January 25, 2015

How Big Data Analytics is powering New Business Models in Energy Industry ?

"If Alexander Graham Bell woke up tomorrow and saw the phone, he'd be astounded ( Telecom grid has massively transformed ) , whereas if Thomas Edison woke up tomorrow and saw the grid, he could not only recognize it, he could probably fix it.( Power grid transformation has been slow) "
This elegantly communicates how the energy industry is following the path taken by telecom industry in transforming itself. The Telecom industry began the transformation journey with deregulation and the Energy market place is following a similar journey of disrupting itself . The first moment of truth was when states like Texas, NJ deregulated its energy markets ( unbundling generation, transmission and retail sales) opening it up to market forces to evolve new business models and unleash innovative energy services. It is estimated that the deregulated energy market has an addressable market size of 100 billion dollars. This massively unlocks a lot of opportunities for various actors to monetize on the once in a lifetime opportunity which presents itself. The energy market is complex & diverse. We at Flutura have been obsessed with simplicity and have mapped the various actors in the new utility ecosystem into an accessible map outlined below - REP ( Retail Energy Providers ), ESP ( Energy Service Providers ), LDC ( Local Distribution Company), Financial service providers and the Industrial/Residential customers
In the intertwined ecosystem, the entity owning the customer experience is the Retail Energy Provider ( REP ) which orchestrates with multifaceted actors in the network to deliver superior value to the residential and industrial customers. So here is the central question

Which are 2 strategic levers available to REP for optimizing revenue streams?

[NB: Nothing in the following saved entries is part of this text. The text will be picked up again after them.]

===== config.mk =====
export PLATFORM = sky130hd
export DESIGN_NAME = ppge_core
export DESIGN_NICKNAME = d
export VERILOG_FILES = /design/src/core/ppge_pkg.sv /design/src/core/ppge_core.sv
export SDC_FILE = /design/constraint.sdc
export NUM_CORES = 1
export LEC_CHECK = 0
export BUFFER_PORTS_ARGS = -buffer_cell sky130_fd_sc_hd__buf_2
export CAP_MARGIN = 20
export CORE_MARGIN = 3
export CORE_UTILIZATION = 56
export DETAILED_ROUTE_END_ITERATION = 8
export HOLD_SLACK_MARGIN = 0.15
export PLACE_DENSITY = 0.8
export SLEW_MARGIN = 20
export SYNTH_ARGS = -nofsm -noshare
export SYNTH_HDL_FRONTEND = slang
export SYNTH_SLANG_ARGS = --single-unit

===== constraint.sdc =====
create_clock -name ref_clk -period 8.83 [get_ports ref_clk]
set_input_delay 2.649 -clock ref_clk [delete_from_list [all_inputs] [get_ports ref_clk]]
set_output_delay 2.649 -clock ref_clk [all_outputs]
set_load 0.03 [all_outputs]

===== src/core/ppge_pkg.sv =====
/*
  Package for the proximity pairing and gesture entry block: register map,
  field positions, reset values, carrier structs and the sleep state enum.
  Assumes a register access port driven by the serial slave on ref_clk.
*/
package ppge_pkg;

  localparam int          DATA_W            = 8;
  localparam int          ADDR_W            = 8;

  // Register byte addresses
  localparam logic [7:0]  PROX_RESULT_ADDR  = 8'h9c;
  localparam logic [7:0]  DL_OFFSET_ADDR    = 8'h9e;
  localparam logic [7:0]  PD_SELECT_ADDR    = 8'h9f;
  localparam logic [7:0]  GEST_ENTRY_ADDR   = 8'ha0;

  // Field positions in the photodiode selection register
  localparam int          PAIR_GAIN_COMP_BIT = 5;
  localparam int          SLEEP_AFTER_IRQ_BIT = 4;
  localparam int          MASK_UP_BIT        = 3;
  localparam int          MASK_DOWN_BIT      = 2;
  localparam int          MASK_LEFT_BIT      = 1;
  localparam int          MASK_RIGHT_BIT     = 0;
  localparam logic [7:0]  PD_SELECT_WMASK    = 8'h3f;

  // Sign and magnitude layout of the offset
  localparam int          OFFSET_SIGN_BIT    = 7;

  // Reset values
  localparam logic [7:0]  DL_OFFSET_RST      = 8'h00;
  localparam logic [7:0]  PD_SELECT_RST      = 8'h00;
  localparam logic [7:0]  GEST_ENTRY_RST     = 8'h00;
  localparam logic [7:0]  PROX_RESULT_RST    = 8'h00;
  localparam logic [7:0]  UNMAPPED_READ      = 8'h00;

  // Pair arithmetic limits
  localparam logic [9:0]  PAIR_MAX           = 10'h1fe;
  localparam logic [7:0]  RESULT_MAX         = 8'hff;

  typedef struct packed {
    logic [ADDR_W-1:0] addr;
    logic [DATA_W-1:0] wdata;
    logic              wr;
    logic              rd;
  } ppge_reg_req_s;

  typedef struct packed {
    logic [DATA_W-1:0] up;
    logic [DATA_W-1:0] down;
    logic [DATA_W-1:0] left;
    logic [DATA_W-1:0] right;
    logic              valid;
  } ppge_diodes_s;

  typedef enum logic [0:0] {
    PPGE_ACTIVE,
    PPGE_LOW_POWER
  } ppge_sleep_e;

endpackage : ppge_pkg


===== src/core/ppge_core.sv =====
/*
  Proximity pairing, down/left offset correction, gain compensation,
  sleep after interrupt and gesture entry decision.
  Assumes register requests, diode samples and sequencer events all come
  from logic on ref_clk, so no synchronisers are needed.
*/
// Function
// - Up and right diodes form one pair, down and left the other pair.
// - Eight bit offset corrects crosstalk on the down/left pair sum.
// - Offset is sign and magnitude: bit 7 sign, bits 6:0 magnitude.
// - Gain compensation doubles proximity signal, 127 full scale becomes 255.
// - With sleep enabled, interrupt asserted at decision point enters low power unless the host clears it in that same cycle.
// - Low power ends only when host clears the pending interrupt.
// - Mask bits 3..0 disable up, down, left, right diodes when set.
// - Proximity result compared against gesture entry threshold to start gesture.
// - One result meeting threshold suffices, no persistence count applied.
// - Proximity result is unsigned eight bits, readable at its own address.
`timescale 1ns/100ps
module ppge_core
  import ppge_pkg::*;
#(
  parameter int RES_W = DATA_W
) (
  input  wire logic              ref_clk,
  input  wire logic              reset_n,
  input  wire ppge_reg_req_s     reg_req,
  output logic [DATA_W-1:0]      rd_data_r,
  input  wire ppge_diodes_s      diodes,
  input  wire logic              irq_asserted,
  input  wire logic              sleep_decision,
  input  wire logic              irq_clear,
  output logic [RES_W-1:0]       proximity_result_r,
  output logic                   result_valid_r,
  output logic                   gesture_start_r,
  output logic                   low_power_r
);

  // Elaboration checks on what the datapath can serve
  if (RES_W != DATA_W) begin : g_res_w_check
    $error("ppge_core supports only RES_W equal to DATA_W");
  end
  if (DATA_W != 8) begin : g_data_w_check
    $error("ppge_core datapath is built for eight bit samples");
  end

  logic [DATA_W-1:0] down_left_offset_r;
  logic [DATA_W-1:0] photodiode_selection_r;
  logic [DATA_W-1:0] gesture_entry_level_r;
  ppge_sleep_e       sleep_state_r;
  ppge_sleep_e       sleep_state_nxt;

  logic              mask_up_diode;
  logic              mask_down_diode;
  logic              mask_left_diode;
  logic              mask_right_diode;
  logic              pair_gain_comp;
  logic              sleep_after_irq;

  // Diodes indexed by their mask bit position
  localparam int     DIODE_N = 4;
  logic [DATA_W-1:0] diode_raw  [DIODE_N];
  logic [DIODE_N-1:0] diode_mask;
  logic [9:0]        diode_val  [DIODE_N];

  logic [9:0]        pair_ur;
  logic [10:0]       pair_dl_raw;
  logic [10:0]       dl_magnitude;
  logic [10:0]       pair_dl_sum;
  logic [9:0]        pair_dl;
  logic [10:0]       pair_total;
  logic [10:0]       scaled;
  logic [RES_W-1:0]  proximity_nxt;

  function automatic logic [9:0] masked_diode(input logic [DATA_W-1:0] value, input logic mask);
    masked_diode = mask ? 10'h000 : {2'b00, value};
  endfunction : masked_diode

  function automatic logic addr_hit(input ppge_reg_req_s req, input logic [7:0] addr);
    addr_hit = (req.addr == addr);
  endfunction : addr_hit

  assign mask_up_diode    = photodiode_selection_r[MASK_UP_BIT];
  assign mask_down_diode  = photodiode_selection_r[MASK_DOWN_BIT];
  assign mask_left_diode  = photodiode_selection_r[MASK_LEFT_BIT];
  assign mask_right_diode = photodiode_selection_r[MASK_RIGHT_BIT];
  assign pair_gain_comp   = photodiode_selection_r[PAIR_GAIN_COMP_BIT];
  assign sleep_after_irq  = photodiode_selection_r[SLEEP_AFTER_IRQ_BIT];

  // Masked diode values
  assign diode_raw[MASK_UP_BIT]    = diodes.up;
  assign diode_raw[MASK_DOWN_BIT]  = diodes.down;
  assign diode_raw[MASK_LEFT_BIT]  = diodes.left;
  assign diode_raw[MASK_RIGHT_BIT] = diodes.right;
  assign diode_mask = {mask_up_diode, mask_down_diode, mask_left_diode, mask_right_diode};

  for (genvar g = 0; g < DIODE_N; g++) begin : g_diode_mask
    assign diode_val[g] = masked_diode(diode_raw[g], diode_mask[g]);
  end

  // Pair sums
  always_comb begin
    pair_ur = diode_val[MASK_UP_BIT] + diode_val[MASK_RIGHT_BIT];
    pair_dl_raw = {1'b0, diode_val[MASK_DOWN_BIT]}
                + {1'b0, diode_val[MASK_LEFT_BIT]};
  end

  // Signed offset correction on the down/left pair, clamped to the pair range
  always_comb begin
    dl_magnitude = {4'h0, down_left_offset_r[OFFSET_SIGN_BIT-1:0]};
    if (down_left_offset_r[OFFSET_SIGN_BIT]) begin
      pair_dl_sum = pair_dl_raw + dl_magnitude;
    end else if (pair_dl_raw > dl_magnitude) begin
      pair_dl_sum = pair_dl_raw - dl_magnitude;
    end else begin
      pair_dl_sum = 11'h000;
    end
    if (pair_dl_sum > {1'b0, PAIR_MAX}) begin
      pair_dl = PAIR_MAX;
    end else begin
      pair_dl = pair_dl_sum[9:0];
    end
  end

  // Combine pairs, half scale per pair, optional gain of two
  always_comb begin
    pair_total = {1'b0, pair_ur} + {1'b0, pair_dl};
    if (pair_gain_comp) begin
      scaled = {1'b0, pair_total[10:1]};
    end else begin
      scaled = {2'b00, pair_total[10:2]};
    end
    if (scaled > {3'b000, RESULT_MAX}) begin
      proximity_nxt = RESULT_MAX;
    end else begin
      proximity_nxt = scaled[RES_W-1:0];
    end
  end

  // Configuration registers
  always_ff @(posedge ref_clk or negedge reset_n) begin
    if (!reset_n) begin
      down_left_offset_r     <= DL_OFFSET_RST;
      photodiode_selection_r <= PD_SELECT_RST;
      gesture_entry_level_r  <= GEST_ENTRY_RST;
    end else if (reg_req.wr) begin
      if (addr_hit(reg_req, DL_OFFSET_ADDR)) begin
        down_left_offset_r <= reg_req.wdata;
      end
      if (addr_hit(reg_req, PD_SELECT_ADDR)) begin
        photodiode_selection_r <= reg_req.wdata & PD_SELECT_WMASK;
      end
      if (addr_hit(reg_req, GEST_ENTRY_ADDR)) begin
        gesture_entry_level_r <= reg_req.wdata;
      end
    end
  end

  // Read data
  always_ff @(posedge ref_clk or negedge reset_n) begin
    if (!reset_n) begin
      rd_data_r <= UNMAPPED_READ;
    end else if (reg_req.rd) begin
      case (reg_req.addr)
        PROX_RESULT_ADDR: rd_data_r <= proximity_result_r;
        DL_OFFSET_ADDR:   rd_data_r <= down_left_offset_r;
        PD_SELECT_ADDR:   rd_data_r <= photodiode_selection_r;
        GEST_ENTRY_ADDR:  rd_data_r <= gesture_entry_level_r;
        default:          rd_data_r <= UNMAPPED_READ;
      endcase
    end
  end

  // Proximity result capture
  always_ff @(posedge ref_clk or negedge reset_n) begin
    if (!reset_n) begin
      proximity_result_r <= PROX_RESULT_RST;
      result_valid_r     <= 1'b0;
    end else begin
      result_valid_r <= diodes.valid;
      if (diodes.valid) begin
        proximity_result_r <= proximity_nxt;
      end
    end
  end

  // Gesture entry decision on every single new result
  always_ff @(posedge ref_clk or negedge reset_n) begin
    if (!reset_n) begin
      gesture_start_r <= 1'b0;
    end else begin
      gesture_start_r <= diodes.valid && (proximity_nxt >= gesture_entry_level_r);
    end
  end

  // Sleep after interrupt
  always_comb begin
    sleep_state_nxt = sleep_state_r;
    case (sleep_state_r)
      PPGE_ACTIVE: begin
        if (sleep_after_irq && irq_asserted && sleep_decision && !irq_clear) begin
          sleep_state_nxt = PPGE_LOW_POWER;
        end
      end
      PPGE_LOW_POWER: begin
        if (irq_clear) begin
          sleep_state_nxt = PPGE_ACTIVE;
        end
      end
      default: sleep_state_nxt = PPGE_ACTIVE;
    endcase
  end

  always_ff @(posedge ref_clk or negedge reset_n) begin
    if (!reset_n) begin
      sleep_state_r <= PPGE_ACTIVE;
      low_power_r   <= 1'b0;
    end else begin
      sleep_state_r <= sleep_state_nxt;
      low_power_r   <= (sleep_state_nxt == PPGE_LOW_POWER);
    end
  end

endmodule : ppge_core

There are 2 strategic levers REPs can use to optimize revenue streams

Strategic Lever-1 : Innovative Pricing Models

Energy prices are driven by the power pool ( which is a financial market ) and depending on contracts being structured with various pricing models
- Fixed Prices
- Block Pricing
- Index Pricing
Optimal calibration of the pricing models can be a source of competitive advantage

Strategic Lever-2 : Value added services

Again like telecom, the energy industry is going thru an unprecedented transition to a market where raw power is seen as a commodity and in order for the industrial customer to perceive value, one has to move into non traditional,value added services which offer new revenue streams and customer stickiness. Deregulated energy customers now have an opportunity to experience new services which they have not experienced before like
1. Power Quality Services to assure SLAs around quality of power delivered
2. Energy consulting and asset auditing services
3. Financial services like outage insurance, asset refinancing, leasing etc
4. Power reliability services
5. Retail appliances and power quality equipment sales
6. Equipment warranty services

Given this context, How can big data analytics help power new Energy business models ?

1. Pricing Signals

Understanding pricing signals is a crucial enabler which enables REP to shine a light on their pricing blind spots and find answers to questions regarding the optimized rate plan for industrial customers, measure regional / segment specific price sensitivity , the optimal band in which pricing should be done for each market and customer segment

2.EVAS-Energy Value Added signals

Whats the trigger for adopting these value added services ? Analyzing high velocity smart meter data which is streamed typically at 15 min intervals, one can do deep analysis of the load curves from which efficiency signatures can be extracted usingdeep machine learning algorithms . Once discovered, triggers can be placed inline to intercept these signatures as instant parameter streams flow into REP Energy data lakes . This pattern detection would be a strategic enabler for an REP to cross sell VAS ( Value Added Services ) along with ESP ( Energy Service Provider) eco system. The telecom industry has used machine learning techniques like collaborative filtering to recommend value added services to its customers. Similar constructs can be used to match energy value adds to customer energy usage profiles.

3. Arresting Churn

Energy consumers in the new business model have choice to switch between REPs. Understanding drivers of churn - pricing, billing error resolution experience, power quality/reliabiltiy experience, touch point efficiency using various machine learning techniques could help tweak their business process and arrest churn which impacts customer life time value

Closing thoughts

Its time to re-imagine the energy market ( Energy 2.0 revolution ) as we know it and Energy big data analytics will power some of these giant leaps for forward thinking Retail Energy Providers to new business models in the market place. Flutura is already seeing this renaissance in the Texas energy market ( which is acknowledged as having one of the most vibrant retail energy market ) and is happy to be worlds first REP intelligence product powering the revolution using itsCerebra Energy Nano Apps. As John F Kennedy famously said
Change is the law of life and those who look only to the past or present are certain to miss the future – John F. Kennedy
We at Flutura strongly feel that energy deregulation offers an unprecedented opportunity for Data Science Companies to move the needle and propel the Utility industry to embrace the future by reinventing itself !

3 comments:

  1. Nice blog, here I had an opportunity to learn something new in my field. I have an expectation about your future post so please keep updates...Thanks..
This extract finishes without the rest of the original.